- Strings version

Single by Thelma Plum

from the album Better in Blak
- Released: 12 July 2019
- Length: 3:51
- Label: Mosy Recordings, Sony Music Australia
- Songwriters: Thelma Plum; Alexander Burnett; Oli Horton;
- Producer: Alexander Burnett;

Thelma Plum singles chronology
| "Better in Blak" (2019) | "Homecoming Queen" (2019) | "These Days" (2020) |

= Homecoming Queen (Thelma Plum song) =

"Homecoming Queen" is a song by Australian singer/songwriter Thelma Plum, and was sent to radio on 12 July 2019 as the fourth and final single from her debut studio album Better in Blak.

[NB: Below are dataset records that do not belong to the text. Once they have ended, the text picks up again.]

==> juniper: inputs <==
==> flow/design.v <==
module alu_top (
    input             clk,
    input      [15:0] a,
    input      [15:0] b,
    input      [2:0]  opcode,
    input      [1:0]  mode,
    output reg [31:0] result,
    output reg        eq
);
    reg [15:0] a_q;
    reg [15:0] b_q;
    reg [2:0]  opcode_q;
    reg [1:0]  mode_q;
    wire [31:0] alu_out;
    wire        alu_eq;
    ALU u_alu (.a(a_q), .b(b_q), .opcode(opcode_q), .mode(mode_q),
               .outALU(alu_out), .eq(alu_eq));
    always @(posedge clk) begin
        a_q      <= a;
        b_q      <= b;
        opcode_q <= opcode;
        mode_q   <= mode;
        result   <= alu_out;
        eq       <= alu_eq;
    end
endmodule
## run 1
## CLOCK_TOP
module CLOCK_TOP( 
	   SEG0, SEG1, SEG2, SEG3, SEG4, SEG5, SEG6, SEG7, LED, BUZ_OUT,
	   CLK50M, KEY1, KEY2, KEY3, SW0, SW1, SW2, SW3, SW4, SW5, KNOCK,
	   SENSOR, ROT_A, ROT_B
	   );
Size in the first run: ~2900 cells after synthesis, roughly 310 flip-flops, ~89 I/O pins, about 21000 µm² of cells after synthesis.
clock: 20.0 ns
lec_check: 0
abc_area: 1
cap_margin: 20
cell_pad_in_sites_detail_placement: 2
core_margin: 5
core_utilization: 40
min_routing_layer: met2
place_density: 0.53
slew_margin: 20
run.sh (not shown) runs the stock make flow with config.mk's settings and CLKGATE_MAP_FILE=.
Run 1 closes out successfully: all stages finished, all timing, DRC and antenna checks passed.
Modified inputs, run 2 compared to run 1
Settings: a deleted MIN_ROUTING_LAYER that had been met2; a deleted PLACE_DENSITY that had been 0.53; a deleted CELL_PAD_IN_SITES_DETAIL_PLACEMENT that had been 2; a change of CORE_UTILIZATION from 40 to 62; a change of CORE_MARGIN from 5 to 2; a change of the clock period (ns, I/O delays scaled along) from 20.0 to 15.3.
==> comparison <==
- Run 2 completed every stage of the flow, and the final layout passed the timing, design-rule and antenna checks.
- Global placement routability congestion: run 2 > run 1
- Compared with run 1, in run 2 routed wire length fell about 47%, final cell count fell 239, global-route wire length before repair fell 61000 µm.
Edits applied to the flow inputs when going from run 2 to run 3:
Settings: CTS_CLUSTER_SIZE: unset -> 100; CORE_UTILIZATION: 62 -> 72; the clock period (ns, I/O delays scaled along): 15.3 -> 4.62.
--- outcome ---
- Run 3 ran to completion and came out clean on the timing, design-rule and antenna checks.
- Run 2 has higher hold slack than run 3.
- The higher count of placed standard cells in the final layout, fillers left out came out of run 2.
- When the final numbers for run 2 and run 3 were put side by side, the largest net degree at the start of global routing turned out to be smaller in run 2.
- The global-route met2 utilization of run 3 is higher than that of run 2.
- Summary of run 3 over run 2: non-clock buffer count now larger; via count now larger.
- Looking only at routed wire length, and setting everything else aside, the higher value of run 2 and run 3 goes to run 3.
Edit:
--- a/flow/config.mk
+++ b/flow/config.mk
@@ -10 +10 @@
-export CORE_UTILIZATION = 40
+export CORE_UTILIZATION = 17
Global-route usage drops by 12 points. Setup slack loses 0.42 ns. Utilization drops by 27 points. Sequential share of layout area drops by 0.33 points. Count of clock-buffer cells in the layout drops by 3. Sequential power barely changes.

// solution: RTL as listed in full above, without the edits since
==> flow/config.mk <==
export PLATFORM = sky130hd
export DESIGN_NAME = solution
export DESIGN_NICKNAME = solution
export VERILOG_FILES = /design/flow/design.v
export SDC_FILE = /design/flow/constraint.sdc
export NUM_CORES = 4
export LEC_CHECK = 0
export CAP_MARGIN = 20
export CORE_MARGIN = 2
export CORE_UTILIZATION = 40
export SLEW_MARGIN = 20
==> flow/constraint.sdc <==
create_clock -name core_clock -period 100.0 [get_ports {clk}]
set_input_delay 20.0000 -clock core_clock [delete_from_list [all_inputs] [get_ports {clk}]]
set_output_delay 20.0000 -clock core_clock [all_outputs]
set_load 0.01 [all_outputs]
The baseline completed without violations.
## TL_UART
module TL_UART #(
    parameter [15:0] C_DEFAULT_BAUD_RATE = 16'd868,
    parameter C_DEFAULT_TX_ON = 1,
    parameter C_DEFAULT_RX_ON = 1,
    parameter C_TILELINK_ID_WIDTH = 1
) (
    input  wire                           uart_clock_i,
    input  wire                           uart_reset_i,
    input  wire [                    2:0] uart_a_opcode,
    input  wire [                    2:0] uart_a_param,
    input  wire [                    2:0] uart_a_size,
    input  wire [C_TILELINK_ID_WIDTH-1:0] uart_a_source,
    input  wire [                   11:0] uart_a_address,
    input  wire [                    3:0] uart_a_mask,
    input  wire [                   31:0] uart_a_data,
    input  wire                           uart_a_corrupt,
    input  wire                           uart_a_valid,
    output wire                           uart_a_ready,
    output wire [                    2:0] uart_d_opcode,
    output wire [                    1:0] uart_d_param,
    output wire [                    2:0] uart_d_size,
    output wire [C_TILELINK_ID_WIDTH-1:0] uart_d_source,
    output wire                           uart_d_denied,
    output wire [                   31:0] uart_d_data,
    output wire                           uart_d_corrupt,
    output wire                           uart_d_valid,
    input  wire                           uart_d_ready,
    input  wire                           UART_RX,
    output wire                           UART_TX,
    output wire                           UART_RX_IRQ,
    output wire                           UART_TX_IRQ
);
clock: 7.54 ns
lec_check: 0
cap_margin: 20
core_margin: 2
core_utilization: 65
cts_cluster_diameter: 240
place_density: 0.6
slew_margin: 20
run.sh (not shown) runs the stock make flow with config.mk's settings and CLKGATE_MAP_FILE=.
The first run finished clean.
==> flow/design.v (excerpt) <==
module ResonantLowPassFilter(
    input clk,
    input signed [15:0] audio_in,
    input signed [15:0] cutoff,
    input signed [15:0] resonance,
    input signed [15:0] gain,
    input reset_n,
    output reg signed [15:0] filtered_audio
);
make LEC_CHECK=0 CAP_MARGIN=20 CELL_PAD_IN_SITES_GLOBAL_PLACEMENT=1 CORE_MARGIN=2 CORE_UTILIZATION=40 CTS_CLUSTER_DIAMETER=345 CTS_CLUSTER_SIZE=22 HOLD_SLACK_MARGIN=-0.1 SETUP_SLACK_MARGIN=0.05 SLEW_MARGIN=20 finish   # period 7.0 ns
run.sh (not shown) runs the stock make flow with config.mk's settings and CLKGATE_MAP_FILE=.
Rerun with:
- CELL_PAD_IN_SITES_GLOBAL_PLACEMENT: 1 -> unset
- CORE_UTILIZATION: 40 -> 44
- CTS_CLUSTER_DIAMETER: 345 -> 218
- CTS_CLUSTER_SIZE: 22 -> 100
- HOLD_SLACK_MARGIN: -0.1 -> unset
- PLACE_DENSITY: unset -> 0.89
- SETUP_SLACK_MARGIN: 0.05 -> unset
- TNS_END_PERCENT: unset -> 5
The changed run produced a clean layout. Area after synthesis stays the same. Routed wire length drops by 8.1%. Die area shrinks by 8.9%. Global-route usage is lower by 0.39 points. Core utilization rises by 3.6 points. Hold slack gets worse by 0.041 ns. Setup slack loses 0.031 ns. Via count increases by 4.6%. Cell count falls by 3.1%. First-iteration DRC count rose by 120%. Design area came out lower by 1.7%.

Plum told Triple J that the song "speaks to growing up as an Aboriginal girl in rural Australia", saying, "watching videos on the TV and looking through magazines, but I never saw anyone who looked like me. There was absolutely no representation in mainstream media. That really does something, really skews your idea of beauty. I had to teach myself how to love myself, that I was beautiful and good enough."

There is a refence in the song to the 1967 Australian referendum, which asked Australians whether Indigenous Australians should be included in official population counts for constitutional purposes.

The song polled at number 67 in the Triple J Hottest 100, 2019.

At the National Indigenous Music Awards 2020, the song was nominated for Song of the Year.

An Alice Ivy remix was released on the Anniversary Edition of the album in 2020.

Plum performed the song on The Sound on 15 November 2020.

A strings version was released in October 2021.

==Reception==
Cool Accidents said "'Homecoming Queen' is ultimately an anthem of self-love - one that embraces differences and celebrates individuality."

Dani Maher from Harper's Bazaar said "'Homecoming Queen', like all of her releases, is a lyrical delight pinning her heart resolutely to her sleeve in its vulnerability".

Nathan Jolly from The Guardian called it the "standout track" from the album said "Feeling unseen as a young Indigenous Australian must be a crushing and damaging experience, and Plum chronicles this experience and her own hard-fought rise to self-respect in a wonderfully moving way."

==Versions==
1. "Homecoming Queen" (album) – 3:51
2. "Homecoming Queen" (Alice Ivy remix) – 4:28
3. "Homecoming Queen" (strings) – 4:22

==Certifications==

| Region | Certification | Certified units/sales |
| Australia (ARIA) | Platinum | 70,000^{‡} |
| New Zealand (RMNZ) | Gold | 15,000^{‡} |
^{‡} Sales+streaming figures based on certification alone.